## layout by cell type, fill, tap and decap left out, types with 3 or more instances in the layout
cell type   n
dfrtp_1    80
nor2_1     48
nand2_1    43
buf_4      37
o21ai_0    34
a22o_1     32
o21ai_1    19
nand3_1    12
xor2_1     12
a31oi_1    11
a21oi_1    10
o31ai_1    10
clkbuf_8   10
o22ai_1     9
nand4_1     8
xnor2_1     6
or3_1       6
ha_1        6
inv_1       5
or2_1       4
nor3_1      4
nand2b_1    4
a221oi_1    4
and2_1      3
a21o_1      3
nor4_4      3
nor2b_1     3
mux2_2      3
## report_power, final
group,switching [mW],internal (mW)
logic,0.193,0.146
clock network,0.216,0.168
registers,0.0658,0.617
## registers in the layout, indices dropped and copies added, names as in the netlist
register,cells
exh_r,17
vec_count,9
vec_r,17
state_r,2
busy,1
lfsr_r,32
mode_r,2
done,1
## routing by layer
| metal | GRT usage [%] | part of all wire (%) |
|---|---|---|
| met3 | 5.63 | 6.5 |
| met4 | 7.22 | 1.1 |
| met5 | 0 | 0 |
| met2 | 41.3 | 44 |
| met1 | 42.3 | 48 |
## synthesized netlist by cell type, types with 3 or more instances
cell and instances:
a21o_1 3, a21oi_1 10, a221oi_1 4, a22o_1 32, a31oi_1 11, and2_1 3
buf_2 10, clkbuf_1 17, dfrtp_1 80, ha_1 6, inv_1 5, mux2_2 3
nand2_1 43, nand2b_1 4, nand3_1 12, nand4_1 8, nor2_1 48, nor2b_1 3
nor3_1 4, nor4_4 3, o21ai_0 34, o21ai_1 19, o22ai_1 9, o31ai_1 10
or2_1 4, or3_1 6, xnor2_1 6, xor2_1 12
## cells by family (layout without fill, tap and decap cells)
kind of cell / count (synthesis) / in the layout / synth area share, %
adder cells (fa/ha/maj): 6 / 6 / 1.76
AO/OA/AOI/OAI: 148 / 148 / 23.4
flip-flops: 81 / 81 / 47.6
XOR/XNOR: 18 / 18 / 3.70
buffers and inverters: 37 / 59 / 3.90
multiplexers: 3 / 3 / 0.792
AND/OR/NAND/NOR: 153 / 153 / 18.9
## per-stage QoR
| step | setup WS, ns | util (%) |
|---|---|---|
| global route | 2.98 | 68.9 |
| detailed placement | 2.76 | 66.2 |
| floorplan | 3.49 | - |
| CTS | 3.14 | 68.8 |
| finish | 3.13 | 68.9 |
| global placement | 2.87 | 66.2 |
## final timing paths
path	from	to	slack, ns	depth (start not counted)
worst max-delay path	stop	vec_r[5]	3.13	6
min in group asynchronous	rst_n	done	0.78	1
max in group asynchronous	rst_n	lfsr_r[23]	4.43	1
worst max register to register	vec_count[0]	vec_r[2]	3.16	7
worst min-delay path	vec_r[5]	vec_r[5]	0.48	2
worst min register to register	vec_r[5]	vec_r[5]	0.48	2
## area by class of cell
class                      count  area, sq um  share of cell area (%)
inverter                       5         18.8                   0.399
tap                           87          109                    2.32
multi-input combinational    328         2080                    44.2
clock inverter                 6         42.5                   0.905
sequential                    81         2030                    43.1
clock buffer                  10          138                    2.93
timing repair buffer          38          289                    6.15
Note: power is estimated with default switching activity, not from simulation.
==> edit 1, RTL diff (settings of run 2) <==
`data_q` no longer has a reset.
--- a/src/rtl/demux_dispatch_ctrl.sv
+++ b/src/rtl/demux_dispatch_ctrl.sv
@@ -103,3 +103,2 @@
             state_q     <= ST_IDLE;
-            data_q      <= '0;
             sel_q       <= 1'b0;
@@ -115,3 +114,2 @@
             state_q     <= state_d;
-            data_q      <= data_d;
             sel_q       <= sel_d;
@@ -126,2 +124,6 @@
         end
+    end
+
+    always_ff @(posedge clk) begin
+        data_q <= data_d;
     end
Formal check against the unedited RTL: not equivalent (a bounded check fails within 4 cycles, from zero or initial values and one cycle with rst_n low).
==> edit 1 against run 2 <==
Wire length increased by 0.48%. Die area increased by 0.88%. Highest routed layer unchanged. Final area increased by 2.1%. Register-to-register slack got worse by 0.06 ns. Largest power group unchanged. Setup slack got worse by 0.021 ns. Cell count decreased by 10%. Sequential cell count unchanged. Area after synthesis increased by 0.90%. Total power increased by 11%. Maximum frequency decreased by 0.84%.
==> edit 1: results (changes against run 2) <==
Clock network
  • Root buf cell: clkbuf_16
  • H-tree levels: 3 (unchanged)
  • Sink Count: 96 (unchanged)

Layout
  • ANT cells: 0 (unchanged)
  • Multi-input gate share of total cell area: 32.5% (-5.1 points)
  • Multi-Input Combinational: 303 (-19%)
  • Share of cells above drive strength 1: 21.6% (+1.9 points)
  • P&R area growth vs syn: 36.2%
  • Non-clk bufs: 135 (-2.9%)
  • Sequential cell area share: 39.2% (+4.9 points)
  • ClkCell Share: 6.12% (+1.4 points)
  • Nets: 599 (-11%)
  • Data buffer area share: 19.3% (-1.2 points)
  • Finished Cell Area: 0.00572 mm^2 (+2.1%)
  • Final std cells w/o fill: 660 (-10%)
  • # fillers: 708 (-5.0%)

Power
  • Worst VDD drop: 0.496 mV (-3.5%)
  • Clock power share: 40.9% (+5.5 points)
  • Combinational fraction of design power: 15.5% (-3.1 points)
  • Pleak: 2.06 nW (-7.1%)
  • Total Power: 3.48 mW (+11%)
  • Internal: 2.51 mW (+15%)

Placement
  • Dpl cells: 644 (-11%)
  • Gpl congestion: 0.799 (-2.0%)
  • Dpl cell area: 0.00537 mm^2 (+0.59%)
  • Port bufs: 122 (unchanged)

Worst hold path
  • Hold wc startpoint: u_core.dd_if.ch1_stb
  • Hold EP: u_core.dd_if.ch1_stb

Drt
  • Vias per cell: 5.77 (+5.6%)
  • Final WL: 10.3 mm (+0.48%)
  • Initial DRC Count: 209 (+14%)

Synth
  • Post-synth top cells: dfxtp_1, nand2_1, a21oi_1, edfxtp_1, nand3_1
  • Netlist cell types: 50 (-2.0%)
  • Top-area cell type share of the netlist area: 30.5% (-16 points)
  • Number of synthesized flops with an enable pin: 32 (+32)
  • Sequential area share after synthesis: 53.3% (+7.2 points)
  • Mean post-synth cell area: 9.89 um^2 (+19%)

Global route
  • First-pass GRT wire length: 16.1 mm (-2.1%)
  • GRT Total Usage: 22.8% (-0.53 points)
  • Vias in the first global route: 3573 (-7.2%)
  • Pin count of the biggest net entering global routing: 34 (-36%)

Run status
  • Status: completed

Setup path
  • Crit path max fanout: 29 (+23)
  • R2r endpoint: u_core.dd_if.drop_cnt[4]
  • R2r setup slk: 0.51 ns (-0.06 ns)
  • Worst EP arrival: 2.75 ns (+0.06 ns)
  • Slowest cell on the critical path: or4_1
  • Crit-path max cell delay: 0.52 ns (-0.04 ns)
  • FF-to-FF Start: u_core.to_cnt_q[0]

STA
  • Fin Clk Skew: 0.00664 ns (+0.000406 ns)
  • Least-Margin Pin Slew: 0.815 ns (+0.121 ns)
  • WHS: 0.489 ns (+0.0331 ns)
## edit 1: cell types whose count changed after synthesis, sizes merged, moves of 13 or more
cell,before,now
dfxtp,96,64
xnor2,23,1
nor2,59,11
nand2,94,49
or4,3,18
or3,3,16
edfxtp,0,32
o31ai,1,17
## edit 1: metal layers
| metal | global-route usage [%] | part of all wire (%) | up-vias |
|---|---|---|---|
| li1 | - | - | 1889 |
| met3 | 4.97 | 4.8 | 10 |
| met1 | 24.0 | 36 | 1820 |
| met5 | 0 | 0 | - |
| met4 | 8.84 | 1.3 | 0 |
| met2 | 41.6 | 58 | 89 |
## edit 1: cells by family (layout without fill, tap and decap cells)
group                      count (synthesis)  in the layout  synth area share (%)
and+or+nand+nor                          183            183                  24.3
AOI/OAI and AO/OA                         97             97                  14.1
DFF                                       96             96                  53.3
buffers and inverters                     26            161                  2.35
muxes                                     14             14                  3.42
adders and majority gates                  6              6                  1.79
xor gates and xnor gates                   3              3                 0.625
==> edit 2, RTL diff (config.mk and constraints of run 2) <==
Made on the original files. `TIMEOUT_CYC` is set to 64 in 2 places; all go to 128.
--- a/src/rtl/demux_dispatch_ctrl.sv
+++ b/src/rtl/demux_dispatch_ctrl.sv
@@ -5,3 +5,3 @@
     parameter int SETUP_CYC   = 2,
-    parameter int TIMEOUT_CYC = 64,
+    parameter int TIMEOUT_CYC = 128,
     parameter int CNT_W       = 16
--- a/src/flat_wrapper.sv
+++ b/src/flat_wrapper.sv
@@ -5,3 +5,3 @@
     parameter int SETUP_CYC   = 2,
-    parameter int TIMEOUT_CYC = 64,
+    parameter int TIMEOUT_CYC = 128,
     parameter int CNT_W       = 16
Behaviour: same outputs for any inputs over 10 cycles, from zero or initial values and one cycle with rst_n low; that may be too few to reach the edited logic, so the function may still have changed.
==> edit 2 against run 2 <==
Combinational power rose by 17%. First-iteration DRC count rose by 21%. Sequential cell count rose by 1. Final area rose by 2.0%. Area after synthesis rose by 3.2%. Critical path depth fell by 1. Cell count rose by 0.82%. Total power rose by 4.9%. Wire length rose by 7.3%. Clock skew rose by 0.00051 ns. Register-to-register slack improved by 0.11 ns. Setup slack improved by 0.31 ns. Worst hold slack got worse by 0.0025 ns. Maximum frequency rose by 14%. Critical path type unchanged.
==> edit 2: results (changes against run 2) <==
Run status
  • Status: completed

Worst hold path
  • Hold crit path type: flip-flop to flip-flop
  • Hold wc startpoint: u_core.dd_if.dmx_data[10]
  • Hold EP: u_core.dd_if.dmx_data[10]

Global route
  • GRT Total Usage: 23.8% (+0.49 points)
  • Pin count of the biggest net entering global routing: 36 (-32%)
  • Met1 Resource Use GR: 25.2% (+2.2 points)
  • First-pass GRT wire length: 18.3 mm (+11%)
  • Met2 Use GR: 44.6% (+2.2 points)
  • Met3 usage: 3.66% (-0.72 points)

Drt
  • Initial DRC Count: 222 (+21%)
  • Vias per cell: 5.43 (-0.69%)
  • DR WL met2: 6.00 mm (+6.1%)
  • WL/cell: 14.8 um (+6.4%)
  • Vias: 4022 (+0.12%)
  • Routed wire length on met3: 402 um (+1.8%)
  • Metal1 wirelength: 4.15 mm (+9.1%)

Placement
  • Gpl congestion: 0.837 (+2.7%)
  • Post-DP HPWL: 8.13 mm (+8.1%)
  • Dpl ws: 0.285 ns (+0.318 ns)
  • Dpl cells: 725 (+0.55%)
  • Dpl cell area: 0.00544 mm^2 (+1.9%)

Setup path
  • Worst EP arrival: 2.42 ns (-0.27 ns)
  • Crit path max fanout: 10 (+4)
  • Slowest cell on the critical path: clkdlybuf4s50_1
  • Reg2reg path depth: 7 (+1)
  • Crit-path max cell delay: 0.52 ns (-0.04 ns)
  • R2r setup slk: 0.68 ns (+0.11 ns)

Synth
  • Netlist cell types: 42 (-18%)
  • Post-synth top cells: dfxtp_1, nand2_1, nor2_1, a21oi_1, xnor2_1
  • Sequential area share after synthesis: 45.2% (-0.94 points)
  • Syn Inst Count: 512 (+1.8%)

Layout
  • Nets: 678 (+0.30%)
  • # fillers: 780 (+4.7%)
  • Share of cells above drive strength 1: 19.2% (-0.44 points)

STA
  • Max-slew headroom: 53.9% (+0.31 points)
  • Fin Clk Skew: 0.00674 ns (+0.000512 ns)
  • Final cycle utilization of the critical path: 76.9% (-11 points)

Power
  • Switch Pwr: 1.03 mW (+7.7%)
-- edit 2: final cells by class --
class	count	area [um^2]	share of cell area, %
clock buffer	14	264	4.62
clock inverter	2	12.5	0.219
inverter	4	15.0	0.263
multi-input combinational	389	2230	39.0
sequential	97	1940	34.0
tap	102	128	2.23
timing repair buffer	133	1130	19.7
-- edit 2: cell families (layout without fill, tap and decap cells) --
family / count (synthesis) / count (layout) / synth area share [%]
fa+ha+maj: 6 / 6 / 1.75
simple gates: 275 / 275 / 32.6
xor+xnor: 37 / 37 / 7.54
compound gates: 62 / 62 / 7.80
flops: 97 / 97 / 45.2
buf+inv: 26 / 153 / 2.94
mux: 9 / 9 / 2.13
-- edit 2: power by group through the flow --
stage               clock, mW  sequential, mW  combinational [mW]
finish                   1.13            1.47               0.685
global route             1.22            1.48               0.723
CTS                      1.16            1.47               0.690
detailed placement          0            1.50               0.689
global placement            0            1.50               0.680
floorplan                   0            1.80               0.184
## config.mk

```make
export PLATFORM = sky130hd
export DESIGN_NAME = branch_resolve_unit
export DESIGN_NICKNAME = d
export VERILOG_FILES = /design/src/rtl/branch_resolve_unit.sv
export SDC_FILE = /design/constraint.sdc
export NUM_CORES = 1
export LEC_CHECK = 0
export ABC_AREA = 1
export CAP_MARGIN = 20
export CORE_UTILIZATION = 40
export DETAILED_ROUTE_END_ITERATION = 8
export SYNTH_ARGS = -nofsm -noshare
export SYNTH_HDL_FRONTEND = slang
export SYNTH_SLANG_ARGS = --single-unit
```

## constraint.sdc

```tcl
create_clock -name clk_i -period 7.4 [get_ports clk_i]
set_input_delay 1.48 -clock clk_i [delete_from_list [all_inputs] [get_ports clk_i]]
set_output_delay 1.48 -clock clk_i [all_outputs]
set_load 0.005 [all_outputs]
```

------------------------------------------------------------

> _Task goal_: How many lines of the listing above contain the string "depth"? Answer with the number alone.

> _Solution for this problem_: 3